Continuing
from the last post, Pastor Giglio asks: “So, what does that friend look like?” Being
a friend that can de-escalate conflict, not the kind of friend that escalates a
conflict. There are certain people in life that if something is on fire, they
put it in a can, put a lid on it and say, “That fire is going out really fast.”
But, there are other people that when something is on fire, they get gasoline
and pour it on the flames so that the whole town burns up. Then, they say, “Oh
my goodness, I don’t know what happened.” So, the question is: Are you an extinguisher
or are you a fanner of the flames? All this is rooted in the reality of our
being loved sons and daughters of Almighty God; that we received mercy that we
did not deserve, that we received forgiveness that we did not deserve, that we
received kindness from God that we did not deserve. God did not go tell all of
our sin business all over town, but took our sin business to the cross and crucified
it with Jesus Christ. We need to be people who de-escalate issues and
assume the best of people. You want others to say the same thing about you to
everybody about being a peacemaker. When there is a conflict with someone, go
to them and talk directly to them, because that is what de-escalators do; they
work to humbly restore. They are not interested in propagating the story; they
are trying to end the story as quickly as possible and restore the relationship
without any personal gain.
James
2:15-16 If a brother or
sister is naked and destitute of daily food, 16 and one of you says
to them, “Depart in peace, be warmed and filled,” but you do not give them the
things which are needed for the body, what does it profit?
The
third friend that we are looking for principle is: (3) we need to be friends who are “open-handed”

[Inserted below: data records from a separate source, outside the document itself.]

==> violet <==
==> flow/design.v <==
module length (
	input wire [31:0] op,
	output wire [5:0] op_length
);
assign op_length = (op[31:16] == 16'd0)? 
						(
							(op[15:8] == 8'd0)?
								(
									(op[7:4] == 4'd0)?
									(
										(op[3:2] == 2'd0)?
											(
												(op[1] == 1'd0)?op[0]:6'd2
											)
											:
											(
												(op[3] == 1'd0)?6'd3:6'd4
											)
									)
									:
									(
										(op[7:6] == 2'd0)?
											(
												(op[5] == 1'd0)?6'd5:6'd6
											)
											:
											(
												(op[7] == 1'd0)?6'd7:6'd8
											)
									)
								)
								:
								(
									(op[15:12] == 4'd0)?
									(
										(op[11:10] == 2'd0)?
											(
												(op[9] == 1'd0)?6'd9:6'd10
											)
											:
											(
												(op[11] == 1'd0)?6'd11:6'd12
											)
									)
									:
									(
										(op[15:14] == 2'd0)?
											(
												(op[13] == 1'd0)?6'd13:6'd14
											)
											:
											(
												(op[15] == 1'd0)?6'd15:6'd16
											)
									)
								) 
						)
						: 
						(
								(op[31:24] == 8'd0)?
								(
									(op[23:20] == 4'd0)?
									(
										(op[19:18] == 2'd0)?
											(
												(op[17] == 1'd0)?6'd17:6'd18
											)
											:
											(
												(op[19] == 1'd0)?6'd19:6'd20
											)
									)
									:
									(
										(op[23:22] == 2'd0)?
											(
												(op[21] == 1'd0)?6'd21:6'd22
											)
											:
											(
												(op[23] == 1'd0)?6'd23:6'd24
											)
									)
								)
								:
								(
									(op[31:28] == 4'd0)?
									(
										(op[27:26] == 2'd0)?
											(
												(op[25] == 1'd0)?6'd25:6'd26
											)
											:
											(
												(op[27] == 1'd0)?6'd27:6'd28
											)
									)
									:
									(
										(op[31:30] == 2'd0)?
											(
												(op[29] == 1'd0)?6'd29:6'd30
											)
											:
											(
												(op[31] == 1'd0)?6'd31:6'd32
											)
									)
								) 
						) ;
endmodule
## harbor
==> flow/design.v <==
module division(input clk, input rst, input start, input [31:0] dividendo, divisor,
                output [31:0] cociente, residuo, output done);
reg [31:0] shift_register;
reg [31:0] pre_divisor;
reg [31:0] cont;
reg idle;                       
reg done_r;                     
reg [15:0] resta, pre_cocido, res, cocido;
always @ (posedge clk) begin
  done_r <= 1'b0;
  if (rst) begin
    idle = 1'b1;
  end else if (idle) begin
    if (start) begin
      cont = 32'b0;
      shift_register = {8'b0, dividendo[15:0]};
      pre_cocido = 16'b0;
      pre_divisor = divisor;
      shift_register = shift_register << 1;
      cont = cont + 1'b1;
      idle = 1'b0;
    end
  end else begin
    if (cont < 5'd17) begin
      if (shift_register[31:16] < pre_divisor[15:0]) begin
        pre_cocido = pre_cocido << 1;
      end else begin
        resta = shift_register[31:16] - pre_divisor[15:0];
        pre_cocido = pre_cocido << 1;
        pre_cocido[0] = 1'b1;
        shift_register[31:16] = resta;
      end
      shift_register = shift_register << 1;
      cont = cont + 1'b1;
    end else begin
      cocido = pre_cocido;
      res = shift_register[31:16]>>1;
      idle = 1'b1;
      done_r <= 1'b1;
    end
  end
end
assign cociente = {16'b0, cocido};
assign residuo = {16'b0, res};
assign done = done_r;
endmodule
Settings: LEC_CHECK=0, ABC_AREA=0, CAP_MARGIN=0, CELL_PAD_IN_SITES_DETAIL_PLACEMENT=2, CELL_PAD_IN_SITES_GLOBAL_PLACEMENT=3, CORE_MARGIN=9, CORE_UTILIZATION=56, CTS_CLUSTER_DIAMETER=233, CTS_CLUSTER_SIZE=98, GPL_ROUTABILITY_DRIVEN=0, GPL_TIMING_DRIVEN=1, HOLD_SLACK_MARGIN=0.18, MAX_ROUTING_LAYER=met4, MIN_ROUTING_LAYER=met2, PLACE_DENSITY_LB_ADDON=0.05, SETUP_SLACK_MARGIN=0.86, SLEW_MARGIN=20; clock period 3.96 ns.
run.sh (not shown) runs the stock make flow with config.mk's settings and CLKGATE_MAP_FILE=.
What ended harbor was a tool error in global placement without I/O (3_1_place_gp_skip_io); the run never finished.
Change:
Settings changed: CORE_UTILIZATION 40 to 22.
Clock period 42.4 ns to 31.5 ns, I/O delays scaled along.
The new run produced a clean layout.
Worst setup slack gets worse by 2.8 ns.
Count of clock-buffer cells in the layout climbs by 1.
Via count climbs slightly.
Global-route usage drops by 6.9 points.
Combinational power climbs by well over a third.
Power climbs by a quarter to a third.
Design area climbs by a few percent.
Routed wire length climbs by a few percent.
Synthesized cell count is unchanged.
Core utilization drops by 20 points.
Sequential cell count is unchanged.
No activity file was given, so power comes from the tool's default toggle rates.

with others. In the opening Bible passage says “distributing to the needs of the saints, given to hospitality”. This
is being joyfully willing to share with what we have towards those around us in
legitimate need. Normally, in life it works like this: we hear about people
going through a hard time or rough patch and the number one Christian response
is: “oh, that is terrible! I’m going to pray for them” (which is powerful, if
they really do pray for them). The reality is: if your house burns down, you don’t
need people to pray for you; you need people to show up with food and shelter, funds,
furnishings and clothing in order to make ends meet. We want people in our
lives who move into action when tough times come. We need people who step in
and share what they have with those in need, practicing hospitality. Speak the
truth in love and deal with reality, being authentic.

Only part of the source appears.